Por outro lado (reparem!), essa mesma Igreja usa - de boca cheia e sem
nenhum receio de ser “ideológica” - as palavras “Pastoral do empreendedor”
(“empreendedor” não é pobre, portanto, não é ideológico), “Grupo de empresários
católicos” (“empresários católicos” não são pobres, portanto, não são
ideológicos), “Grupo de advogados católicos” (“advogados católicos” - sobretudo
se forem “juízes” ou “desembargadores” - não são pobres, portanto, não são
ideológicos), e assim por diante.
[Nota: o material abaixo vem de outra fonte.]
`src/rtl/nib_fifo_pkg.sv`:
```
// Shared defaults for the nibble FIFO: word width, depth and pointer type.
package nib_fifo_pkg;

   localparam int unsigned NIB_WIDTH = 4;
   localparam int unsigned NIB_DEPTH = 4;
   localparam int unsigned NIB_PTR_W = $clog2(NIB_DEPTH);

   typedef logic [NIB_PTR_W-1:0] ptr_t;

endpackage : nib_fifo_pkg

```
`src/rtl/nib_fifo_mem.sv`:
```
// FIFO storage array: one synchronous write port, one asynchronous read port, no reset.
module nib_fifo_mem
   import nib_fifo_pkg::*;
#(
   parameter int unsigned WIDTH = NIB_WIDTH,
   parameter int unsigned DEPTH = NIB_DEPTH
) (
   input  logic                     clk,
   input  logic                     wr_en,
   input  logic [$clog2(DEPTH)-1:0] wr_addr,
   input  logic [WIDTH-1:0]         wr_data,
   input  logic [$clog2(DEPTH)-1:0] rd_addr,
   output logic [WIDTH-1:0]         rd_data
);

   logic [WIDTH-1:0] mem_q [DEPTH];

   always_ff @(posedge clk) begin
      if (wr_en) begin
         mem_q[wr_addr] <= wr_data;
      end
   end

   assign rd_data = mem_q[rd_addr];

endmodule : nib_fifo_mem

```
`src/rtl/nib_fifo.sv`:
```
// First-word fall-through FIFO with pointer/occupancy control.
// Optional sticky overflow flag enabled by defining NIB_FIFO_OVF_EN.
module nib_fifo
   import nib_fifo_pkg::*;
#(
   parameter int unsigned WIDTH = NIB_WIDTH,
   parameter int unsigned DEPTH = NIB_DEPTH
) (
   input  logic                   clk,
   input  logic                   rst,
   input  logic                   in_valid,
   input  logic [WIDTH-1:0]       in_data,
   output logic                   in_ready,
   output logic                   out_valid,
   output logic [WIDTH-1:0]       out_data,
   input  logic                   out_ready,
   output logic [$clog2(DEPTH):0] count,
   output logic                   ovf_err
);

   localparam int unsigned AW = $clog2(DEPTH);
   localparam int unsigned CW = AW + 1;

   logic [AW-1:0]    wr_ptr_q, wr_ptr_d;
   logic [AW-1:0]    rd_ptr_q, rd_ptr_d;
   logic [CW-1:0]    count_q, count_d;
   logic             wr_en, rd_en;
   logic [WIDTH-1:0] rd_data;

   // Handshakes, fall-through output and next-state pointers/occupancy.
   always_comb begin
      in_ready  = rst && (count_q < CW'(DEPTH));
      out_valid = (count_q != '0);
      wr_en     = in_valid && in_ready;
      rd_en     = out_valid && out_ready;
      out_data  = out_valid ? rd_data : '0;

      wr_ptr_d = wr_ptr_q;
      rd_ptr_d = rd_ptr_q;
      count_d  = count_q;
      if (wr_en) begin
         wr_ptr_d = wr_ptr_q + AW'(1);
      end
      if (rd_en) begin
         rd_ptr_d = rd_ptr_q + AW'(1);
      end
      if (wr_en && !rd_en) begin
         count_d = count_q + CW'(1);
      end else if (!wr_en && rd_en) begin
         count_d = count_q - CW'(1);
      end
   end

   always_ff @(posedge clk) begin
      if (!rst) begin
         wr_ptr_q <= '0;
         rd_ptr_q <= '0;
         count_q  <= '0;
      end else begin
         wr_ptr_q <= wr_ptr_d;
         rd_ptr_q <= rd_ptr_d;
         count_q  <= count_d;
      end
   end

   assign count = count_q;

`ifdef NIB_FIFO_OVF_EN
   logic ovf_q, ovf_d;

   // Sticky: any offered word that cannot be accepted.
   always_comb begin
      ovf_d = ovf_q || (in_valid && !in_ready);
   end

   always_ff @(posedge clk) begin
      if (!rst) begin
         ovf_q <= 1'b0;
      end else begin
         ovf_q <= ovf_d;
      end
   end

   assign ovf_err = ovf_q;
`else
   assign ovf_err = 1'b0;
`endif

   nib_fifo_mem #(
      .WIDTH (WIDTH),
      .DEPTH (DEPTH)
   ) u_mem (
      .clk     (clk),
      .wr_en   (wr_en),
      .wr_addr (wr_ptr_q),
      .wr_data (in_data),
      .rd_addr (rd_ptr_q),
      .rd_data (rd_data)
   );

endmodule : nib_fifo

```
[config.mk]
export PLATFORM = sky130hd
export DESIGN_NAME = hazard_monitor
export DESIGN_NICKNAME = d
export VERILOG_FILES = /design/src/rtl/dino_game_pkg.sv /design/src/rtl/bcd_counter4.sv /design/src/rtl/hazard_monitor.sv
export SDC_FILE = /design/constraint.sdc
export NUM_CORES = 1
export LEC_CHECK = 0
export BUFFER_PORTS_ARGS = -buffer_cell sky130_fd_sc_hd__clkbuf_2
export CAP_MARGIN = 20
export CORE_ASPECT_RATIO = 1.2
export CORE_MARGIN = 2
export CORE_UTILIZATION = 60
export DETAILED_ROUTE_END_ITERATION = 8
export HOLD_SLACK_MARGIN = 0.08
export PLACE_DENSITY = 0.83
export SLEW_MARGIN = 40
export SYNTH_ARGS = -nofsm -noshare
export SYNTH_HDL_FRONTEND = slang
export SYNTH_HIERARCHICAL = 1
export SYNTH_SLANG_ARGS = --single-unit
[constraint.sdc]
create_clock -name game_clk -period 4.8 [get_ports game_clk]
set_input_delay 0.96 -clock game_clk [delete_from_list [all_inputs] [get_ports game_clk]]
set_output_delay 0.96 -clock game_clk [all_outputs]
set_load 0.005 [all_outputs]
[src/rtl/dino_game_pkg.sv]
// rtl/dino_game_pkg.sv - shared dino game codes, geometry constants and obstacle helpers
package dino_game_pkg;

  localparam logic [1:0] GS_INIT  = 2'd0;
  localparam logic [1:0] GS_START = 2'd1;
  localparam logic [1:0] GS_END   = 2'd2;
  localparam logic [1:0] GS_RESET = 2'd3;

  localparam logic [2:0] DT_LOW_BIRD  = 3'd0;
  localparam logic [2:0] DT_HIGH_BIRD = 3'd1;
  localparam logic [2:0] DT_SMALL     = 3'd2;
  localparam logic [2:0] DT_MANY      = 3'd3;
  localparam logic [2:0] DT_BIG       = 3'd4;
  localparam logic [2:0] DT_NOTHING   = 3'd5;

  localparam logic DINO_SIT   = 1'b0;
  localparam logic DINO_STAND = 1'b1;

  localparam logic [10:0] WINDOW_WIDTH  = 11'd640;
  localparam logic [10:0] WINDOW_HEIGHT = 11'd480;

  localparam logic [10:0] DINO_X       = 11'd40;
  localparam logic [10:0] DINO_W       = 11'd40;
  localparam logic [10:0] DINO_X_R     = DINO_X + DINO_W - 11'd1;
  localparam logic [10:0] DINO_H_STAND = 11'd43;
  localparam logic [10:0] DINO_H_SIT   = 11'd26;
  localparam logic [10:0] GROUND_Y     = 11'd380;
  localparam logic [10:0] GROUND_LINE  = 11'd423;
  localparam logic [10:0] LOW_BIRD_Y   = 11'd381;
  localparam logic [10:0] HIGH_BIRD_Y  = 11'd350;

  localparam logic [10:0] BIG_W   = 11'd27;
  localparam logic [10:0] BIG_H   = 11'd50;
  localparam logic [10:0] SMALL_W = 11'd19;
  localparam logic [10:0] SMALL_H = 11'd36;
  localparam logic [10:0] MANY_W  = 11'd77;
  localparam logic [10:0] MANY_H  = 11'd49;
  localparam logic [10:0] BIRD_W  = 11'd47;
  localparam logic [10:0] BIRD_H  = 11'd42;

  localparam int SCORE_DIV = 8;
  localparam int TICK_W    = $clog2(SCORE_DIV);

  typedef struct packed {
    logic [9:0] pos;
    logic [2:0] typ;
    logic       en;
  } danger_slot_t;

  // Width 0 marks a type that never collides (NOTHING and unused codes).
  function automatic logic [10:0] danger_w(input logic [2:0] typ);
    case (typ)
      DT_LOW_BIRD, DT_HIGH_BIRD: return BIRD_W;
      DT_SMALL:                  return SMALL_W;
      DT_MANY:                   return MANY_W;
      DT_BIG:                    return BIG_W;
      default:                   return 11'd0;
    endcase
  endfunction

  function automatic logic [10:0] danger_h(input logic [2:0] typ);
    case (typ)
      DT_LOW_BIRD, DT_HIGH_BIRD: return BIRD_H;
      DT_SMALL:                  return SMALL_H;
      DT_MANY:                   return MANY_H;
      DT_BIG:                    return BIG_H;
      default:                   return 11'd0;
    endcase
  endfunction

  // Birds fly at fixed heights; cacti stand on the ground line.
  function automatic logic [10:0] danger_top(input logic [2:0] typ);
    case (typ)
      DT_LOW_BIRD:  return LOW_BIRD_Y;
      DT_HIGH_BIRD: return HIGH_BIRD_Y;
      default:      return GROUND_LINE - danger_h(typ);
    endcase
  endfunction

endpackage

[src/rtl/bcd_counter4.sv]
// rtl/bcd_counter4.sv - four-digit packed BCD counter saturating at 9999
module bcd_counter4 (
  input  logic        clk,
  input  logic        rst,
  input  logic        clr,
  input  logic        inc,
  output logic [15:0] q
);

  logic [15:0] q_q, q_d;
  logic        carry;

  // Ripple a +1 through the digits; a full 9999 holds instead of wrapping.
  always_comb begin
    q_d   = q_q;
    carry = 1'b1;
    if (clr) begin
      q_d = '0;
    end else if (inc && (q_q != 16'h9999)) begin
      for (int i = 0; i < 4; i++) begin
        if (carry) begin
          if (q_q[4*i +: 4] == 4'd9) begin
            q_d[4*i +: 4] = 4'd0;
          end else begin
            q_d[4*i +: 4] = q_q[4*i +: 4] + 4'd1;
            carry         = 1'b0;
          end
        end
      end
    end
  end

  // Counter register.
  always_ff @(posedge clk or posedge rst) begin
    if (rst) q_q <= '0;
    else     q_q <= q_d;
  end

  assign q = q_q;

endmodule
[src/rtl/strobe_period_controller.sv]
`default_nettype none
// ============================================================================
// strobe_period_controller
// Paces enable pulses into a downstream strobe counter, loads its period through
// a one-entry shadow and qualifies its strobe. Optional: PERIOD_CTRL_CLAMP_EN.
// Revision: 1.0
// ============================================================================
module strobe_period_controller #(
   parameter int WIDTH = 16,
   parameter int EVT_W = 4
) (
   input  logic             clk,
   input  logic             rst,
   input  logic             evt,
   input  logic [WIDTH-1:0] period_data,
   input  logic             period_valid,
   output logic             period_ready,
   input  logic             cnt_ready,
   input  logic             cnt_strobe,
   input  logic             cnt_valid,
   output logic             cnt_enable,
   output logic [WIDTH-1:0] cnt_reset_value,
   output logic             tick,
   output logic             evt_overflow,
   output logic             period_err
);

   typedef enum logic [0:0] {IDLE = 1'b0, RUN = 1'b1} state_t;

   localparam logic [WIDTH-1:0] MIN_PERIOD = WIDTH'(2);
   localparam logic [EVT_W-1:0] PEND_MAX   = '1;

   state_t           state_q, state_d;
   logic [EVT_W-1:0] pending_q, pending_d;
   logic             shadow_full_q, shadow_full_d;
   logic [WIDTH-1:0] shadow_q, shadow_d;
   logic             cnt_enable_q, cnt_enable_d;
   logic [WIDTH-1:0] cnt_reset_value_q, cnt_reset_value_d;
   logic             tick_q, tick_d;
   logic             evt_overflow_q, evt_overflow_d;
   logic             period_err_q, period_err_d;

   logic             legal;
   logic             accept_ok;
   logic [WIDTH-1:0] period_val;
   logic             xfer;
   logic             issue;
   logic             overflow;

   assign period_ready = (state_q == IDLE) || !shadow_full_q;

   always_comb begin
      legal = (period_data >= MIN_PERIOD);
`ifdef PERIOD_CTRL_CLAMP_EN
      period_val = legal ? period_data : MIN_PERIOD;
      accept_ok  = 1'b1;
`else
      period_val = period_data;
      accept_ok  = legal;
`endif
      xfer     = period_valid && period_ready;
      // The !cnt_enable_q term guarantees a gap cycle between enables.
      issue    = (state_q == RUN) && (pending_q != '0) && cnt_ready && !cnt_enable_q;
      overflow = evt && (pending_q == PEND_MAX) && !issue;

      state_d           = state_q;
      pending_d         = pending_q;
      shadow_full_d     = shadow_full_q;
      shadow_d          = shadow_q;
      cnt_reset_value_d = cnt_reset_value_q;
      cnt_enable_d      = issue;
      tick_d            = cnt_strobe && cnt_valid;
      evt_overflow_d    = overflow;
      period_err_d      = xfer && !accept_ok;

      if (evt && !overflow && !issue) begin
         pending_d = pending_q + EVT_W'(1);
      end else if (!evt && issue) begin
         pending_d = pending_q - EVT_W'(1);
      end

      case (state_q)
         IDLE: begin
            if (xfer && accept_ok) begin
               cnt_reset_value_d = period_val;
               state_d           = RUN;
            end
         end
         RUN: begin
            // A full shadow holds period_ready low, so apply and load never coincide.
            if (shadow_full_q && cnt_strobe) begin
               cnt_reset_value_d = shadow_q;
               shadow_full_d     = 1'b0;
            end else if (xfer && accept_ok) begin
               shadow_d      = period_val;
               shadow_full_d = 1'b1;
            end
         end
         default: state_d = IDLE;
      endcase
   end

   always_ff @(posedge clk or posedge rst) begin
      if (rst) begin
         state_q           <= IDLE;
         pending_q         <= '0;
         shadow_full_q     <= 1'b0;
         shadow_q          <= '0;
         cnt_enable_q      <= 1'b0;
         cnt_reset_value_q <= '0;
         tick_q            <= 1'b0;
         evt_overflow_q    <= 1'b0;
         period_err_q      <= 1'b0;
      end else begin
         state_q           <= state_d;
         pending_q         <= pending_d;
         shadow_full_q     <= shadow_full_d;
         shadow_q          <= shadow_d;
         cnt_enable_q      <= cnt_enable_d;
         cnt_reset_value_q <= cnt_reset_value_d;
         tick_q            <= tick_d;
         evt_overflow_q    <= evt_overflow_d;
         period_err_q      <= period_err_d;
      end
   end

   assign cnt_enable      = cnt_enable_q;
   assign cnt_reset_value = cnt_reset_value_q;
   assign tick            = tick_q;
   assign evt_overflow    = evt_overflow_q;
   assign period_err      = period_err_q;

endmodule
`default_nettype wire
Para essa Igreja, o “perigo” de conotação ideológica só existe em relação aos Pobres, ou seja, para quem fica do lado
dos Pobres.
Por fim,
pergunto: qual foi o posicionamento
“ideológico” de Jesus de Nazaré? Ele ficou do lado dos poderosos ou do lado dos
pobres? A resposta encontra-se no motivo que foi apresentado para
justificar a sua “criminalização”
pelos “desembargadores” da época, com as “bênçãos” do Sinédrio. “Achamos este homem (Jesus) fazendo
subversão entre o nosso povo” (Lc
23,2).
Hoje -
lamento isso - no prédio do Tribunal de Justiça de Goiás tem até Capela
Católica com Sacrário e capelão: uma prática clara e indiscutivelmente
inconstitucional. A razão da Capela deve ser para que os “desembargadores católicos”
possam rezar diante do Santíssimo Sacramento e (quem sabe!) “assistir” à Missa
do capelão recebendo a comunhão, antes de “criminalizar”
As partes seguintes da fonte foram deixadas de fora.